Des claquements coururent tout le long du plancher supérieur et, un à un, les fonds des caissons s’abattirent comme des couvercles de boîtes placées à l’envers.

De sorte qu’il y eut, au-dessus des têtes, quinze fois dix trous rectangulaires, béants comme des trappes ouvertes. Et par ces cent cinquante ouvertures descendirent et s’installèrent cent cinquante canons de fusils, dont le petit œil noir et mortel regardait la foule.

« En joue ! » commanda la voix métallique de Lupin qui, redressé, fier, menaçant et souriant, semblait avoir oublié sa blessure.

Il répéta à voix plus haute encore :

« En joue ! »

La minute était tragique. Les quarante, immobilisés par la peur, ne bougeaient pas plus que des condamnés à mort que menacent les carabines braquées d’un peloton d’exécution.

Lupin éclata d’un rire strident.

« Allons, camarades, du cran ! Ne vous troublez pas, sacrebleu ! Voyons : pour vous remettre, quelques exercices d’assouplissement me semblent indiqués, hein ! Commencez ! Garde à vous ! Mains aux hanches ! Tête droite ! Vous y êtes ? Flexions alternatives des jambes avec élévation des bras. La pointe des pieds en avant, s’il vous plaît. Un, deux, trois, quatre ! Eh bien ! Maffiano, nous dormons, mon garçon ! Attention là-haut, le sieur Maffiano, c’est ce type, genre souteneur, qui se cache au milieu d’un groupe de copains, contre le mur, à ma gauche. S’il n’obéit pas… »

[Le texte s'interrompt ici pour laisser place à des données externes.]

`src/verilog/blueprint_pkg.sv`:
```
// --------------------
// Raster sizes, sprite table layout and shared types
// of the sprite video path
// --------------------
package blueprint_pkg;

	// --------------------
	// Raster geometry, counted in pixels and lines
	localparam int h_total  = 320;
	localparam int h_active = 256;
	localparam int v_total  = 264;
	// First and last+1 visible line
	localparam int v_first  = 16;
	localparam int v_last   = 240;

	// Sync start positions before centering, and sync widths
	localparam int hs_base  = 280;
	localparam int vs_base  = 248;
	localparam int hs_width = 32;
	localparam int vs_width = 4;

	// --------------------
	// Sprite table
	localparam int sprite_count    = 64;
	localparam int sprite_x_offset = 2;
	// Screen y of a sprite is 240 minus byte 0, drawn one line higher
	localparam int spr_y_base      = 239;

	typedef logic [8:0] cnt_t;

	// Four bytes per sprite: y, code, flags, x
	typedef struct packed {
		logic [5:0] index;
		logic [1:0] num;
	} spr_addr_t;

	// One 8 pixel row per address, 16 rows per code
	typedef struct packed {
		logic [7:0] code;
		logic [3:0] row;
	} gfx_addr_t;

	typedef struct packed {
		logic [7:0] r;
		logic [7:0] b;
		logic [7:0] g;
	} gfx_row_t;

	// Red in bit 0, all zero is transparent
	typedef struct packed {
		logic g;
		logic b;
		logic r;
	} spr_pix_t;

	typedef logic [4:0] colour_t;

	localparam colour_t full_level = 5'd31;

endpackage

```
`src/verilog/video_if.sv`:
```
// --------------------
// Raster bus and sprite pixel write bus
// --------------------

// Counters and blanking, all stepping on the pixel strobe
interface raster_if;
	logic                cen;
	blueprint_pkg::cnt_t h_cnt;
	blueprint_pkg::cnt_t v_cnt;
	logic                hblank;
	logic                vblank;
	// One clock wide, on the strobe that wraps h_cnt to 0
	logic                line_start;

	modport source (output cen, h_cnt, v_cnt, hblank, vblank, line_start);
	modport sink (input cen, h_cnt, v_cnt, hblank, vblank, line_start);
endinterface


```
`src/verilog/pixel_output.sv`:
```
// --------------------
// Colour expansion with blanking, registered on the pixel strobe
// --------------------
module pixel_output (
	input  logic                    clk_49m,
	input  logic                    reset,
	raster_if.sink                  raster,
	input  blueprint_pkg::spr_pix_t pix_i,
	input  logic                    hsync_i,
	input  logic                    vsync_i,
	input  logic                    csync_i,
	output blueprint_pkg::colour_t  red_o,
	output blueprint_pkg::colour_t  green_o,
	output blueprint_pkg::colour_t  blue_o,
	output logic                    hblank_o,
	output logic                    vblank_o,
	output logic                    hsync_o,
	output logic                    vsync_o,
	output logic                    csync_o
);
	logic blank;

	assign blank = raster.hblank || raster.vblank;

	// Colours and timing share one register stage so they stay aligned
	always_ff @(posedge clk_49m) begin
		if (!reset) begin
			red_o    <= '0;
			green_o  <= '0;
			blue_o   <= '0;
			hblank_o <= 1'b0;
			vblank_o <= 1'b0;
			hsync_o  <= 1'b0;
			vsync_o  <= 1'b0;
			csync_o  <= 1'b0;
		end else if (raster.cen) begin
			// Each plane bit is full on or off, empty pixels are black
			red_o    <= (pix_i.r && !blank) ? blueprint_pkg::full_level : '0;
			green_o  <= (pix_i.g && !blank) ? blueprint_pkg::full_level : '0;
			blue_o   <= (pix_i.b && !blank) ? blueprint_pkg::full_level : '0;
			hblank_o <= raster.hblank;
			vblank_o <= raster.vblank;
			hsync_o  <= hsync_i;
			vsync_o  <= vsync_i;
			csync_o  <= csync_i;
		end
	end
endmodule

```
`src/flat_wrapper.sv`:
```
// flat-port wrapper written by rule: the top's interface ports become plain ports
module pixel_output_flat 
  (clk_49m, reset, pix_i, hsync_i, vsync_i, csync_i, red_o, green_o, blue_o, hblank_o, vblank_o, hsync_o, vsync_o, csync_o, raster_cen, raster_h_cnt, raster_v_cnt, raster_hblank, raster_vblank, raster_line_start);
  raster_if raster_i ();
  input  logic clk_49m;
  input  logic reset;
  input  blueprint_pkg::spr_pix_t pix_i;
  input  logic hsync_i;
  input  logic vsync_i;
  input  logic csync_i;
  output blueprint_pkg::colour_t red_o;
  output blueprint_pkg::colour_t green_o;
  output blueprint_pkg::colour_t blue_o;
  output logic hblank_o;
  output logic vblank_o;
  output logic hsync_o;
  output logic vsync_o;
  output logic csync_o;
  input wire logic [$bits(raster_i.cen)-1:0] raster_cen;
  input wire logic [$bits(raster_i.h_cnt)-1:0] raster_h_cnt;
  input wire logic [$bits(raster_i.v_cnt)-1:0] raster_v_cnt;
  input wire logic [$bits(raster_i.hblank)-1:0] raster_hblank;
  input wire logic [$bits(raster_i.vblank)-1:0] raster_vblank;
  input wire logic [$bits(raster_i.line_start)-1:0] raster_line_start;
  assign raster_i.cen = raster_cen;
  assign raster_i.h_cnt = raster_h_cnt;
  assign raster_i.v_cnt = raster_v_cnt;
  assign raster_i.hblank = raster_hblank;
  assign raster_i.vblank = raster_vblank;
  assign raster_i.line_start = raster_line_start;
  pixel_output u_core (.clk_49m(clk_49m), .reset(reset), .raster(raster_i), .pix_i(pix_i), .hsync_i(hsync_i), .vsync_i(vsync_i), .csync_i(csync_i), .red_o(red_o), .green_o(green_o), .blue_o(blue_o), .hblank_o(hblank_o), .vblank_o(vblank_o), .hsync_o(hsync_o), .vsync_o(vsync_o), .csync_o(csync_o));
endmodule
```
==> src/verilog/iw_pkg.sv <==
package iw_pkg;

    // datapath widths
    localparam int WORD_W  = 32;
    localparam int VREG_W  = 6;
    localparam int PREG_W  = 7;
    localparam int CTX_W   = 4;
    localparam int FUNCT_W = 10;

    // execution class of a decoded instruction
    typedef enum logic [1:0] {
        OP_ALU     = 2'd0,
        OP_ALU_IMM = 2'd1,
        OP_MEM     = 2'd2,
        OP_JUMP    = 2'd3
    } opcode_t;

    // instruction as delivered by the decoder
    typedef struct packed {
        opcode_t             opcode;
        // func3/func7 bits, carried through to execute untouched
        logic [FUNCT_W-1:0]  funct;
        logic [WORD_W-1:0]   imm;
        logic                rs1_need;
        logic [VREG_W-1:0]   rs1_tag;
        logic                rs2_need;
        logic [VREG_W-1:0]   rs2_tag;
        logic                rd_need;
        logic [VREG_W-1:0]   rd_tag;
        logic [CTX_W-1:0]    ctx;
    } dec_entry_t;

    // one window slot, decoder fields plus resolution state
    typedef struct packed {
        logic                valid;
        opcode_t             opcode;
        logic [FUNCT_W-1:0]  funct;
        logic [WORD_W-1:0]   imm;
        logic                rs1_need;
        logic [VREG_W-1:0]   rs1_tag;
        logic                rs2_need;
        logic [VREG_W-1:0]   rs2_tag;
        logic                rd_need;
        logic [VREG_W-1:0]   rd_tag;
        logic [CTX_W-1:0]    ctx;
        logic                rs1_rdy;
        logic                rs2_rdy;
        logic                rd_rdy;
        logic [WORD_W-1:0]   d_rs1;
        logic [WORD_W-1:0]   d_rs2;
        logic [PREG_W-1:0]   pa_rd;
    } iw_entry_t;

    // lookup request for one head slot
    typedef struct packed {
        logic                valid;
        logic                rs1_need;
        logic [VREG_W-1:0]   rs1_tag;
        logic                rs2_need;
        logic [VREG_W-1:0]   rs2_tag;
        logic                rd_need;
        logic [VREG_W-1:0]   rd_tag;
        logic [CTX_W-1:0]    ctx;
    } reg_req_t;

    // register manager answer, same cycle as the request
    typedef struct packed {
        logic                rs1_ready;
        logic [WORD_W-1:0]   rs1_value;
        logic                rs2_ready;
        logic [WORD_W-1:0]   rs2_value;
        logic                rd_ready;
        logic [PREG_W-1:0]   pa_rd;
    } reg_resp_t;

    // operation handed to execute
    typedef struct packed {
        opcode_t             opcode;
        logic [FUNCT_W-1:0]  funct;
        logic [WORD_W-1:0]   d_rs1;
        logic [WORD_W-1:0]   d_rs2;
        logic [PREG_W-1:0]   pa_rd;
        logic [CTX_W-1:0]    ctx;
    } issue_op_t;

endpackage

Il y eut comme un mouvement parmi les fusils qui cherchaient le sieur Maffiano. Maffiano se crut mort s’il hésitait. Sans aucune vergogne, il obéit à l’ordre de Lupin. Il bomba le torse, renversa la tête, mit ses poings aux hanches et, gravement, tel un petit garçon consciencieux, exécuta de son mieux, les exercices commandés.

« Halte ! » ordonna Lupin.

L’obéissance fut immédiate et l’immobilité soudaine. À ce moment, un peloton de gardes mobiles descendus du premier étage apparurent derrière la grille. Béchoux, brigadier récent et très fier de l’être, les commandait.

Lupin apostropha le brigadier Béchoux :

« Dis donc, mon vieux, veux-tu bien prendre note que, selon mes conventions avec la préfecture, je te livre quarante gangsters de premier choix, tous des as, dessus du panier, ce qui se fait de mieux comme assassins, kidnappeurs, voleurs de joailliers, pilleurs de banques. À leur tête, le sieur Maffiano, chef de la Maffia, un sinistre personnage aux mains rouges de sang. »

Par la grille ouverte, les gangsters sortirent un à un.

« Et toi, Lupin ! lui jeta le brigadier d’un ton agressif, et en se rapprochant.

— Moi, rien à faire. Je suis tabou. Tu as reçu l’ordre du préfet, n’est-ce pas ?

— Oui. L’ordre de réunir cent cinquante-quatre agents et gardes pour coffrer ces messieurs du C. O. D. I., c’est-à-dire de la Maffia.

— Je n’en avais demandé que cent cinquante.

— Les quatre en plus te concernent, Lupin !

— Tu es maboul !

— Nullement. Ordre du préfet.

— Oh ! La préfecture me lâche donc ?

— Oui. On en a assez de toutes tes combines et de tous tes trucs. Tu nous coûtes plus cher que tu ne nous rapportes. »

Lupin éclata de rire.

« Tas de mufles ! Et faut-il que tu sois bête, toi, Béchoux ! Alors, une fois de plus, tu t’imagines que, l’arrestation de Lupin étant décrétée, ledit Lupin va vous tomber dans le bec comme une alouette toute rôtie ?

— Ordre de t’arrêter, et vivant, indiqua Béchoux, inquiet malgré lui du sang-froid de son adversaire, qu’il n’osait approcher de trop près. »

À nouveau, Lupin éclata de rire :

« Vivant ! On veut donc me montrer dans une cage, au Grand-Palais ?

— Tout juste.

— Enfant, va !

— Avec les gangsters, nous sommes deux cents.

— Quand vous seriez deux cent mille ! »

Béchoux voulut essayer du raisonnement :

« Oublies-tu que tu es blessé, sanglant, aux trois quarts moribond ?

— Aux trois quarts, tu l’as dit, Béchoux de mon cœur ! Mais c’est ce dernier quart qui est le meilleur. Avec un quart de vie, je vous règle votre compte à tous, mes agneaux ! »

Béchoux haussa les épaules.

« Tu dérailles, mon pauvre Lupin ! Tu n’as plus de forces…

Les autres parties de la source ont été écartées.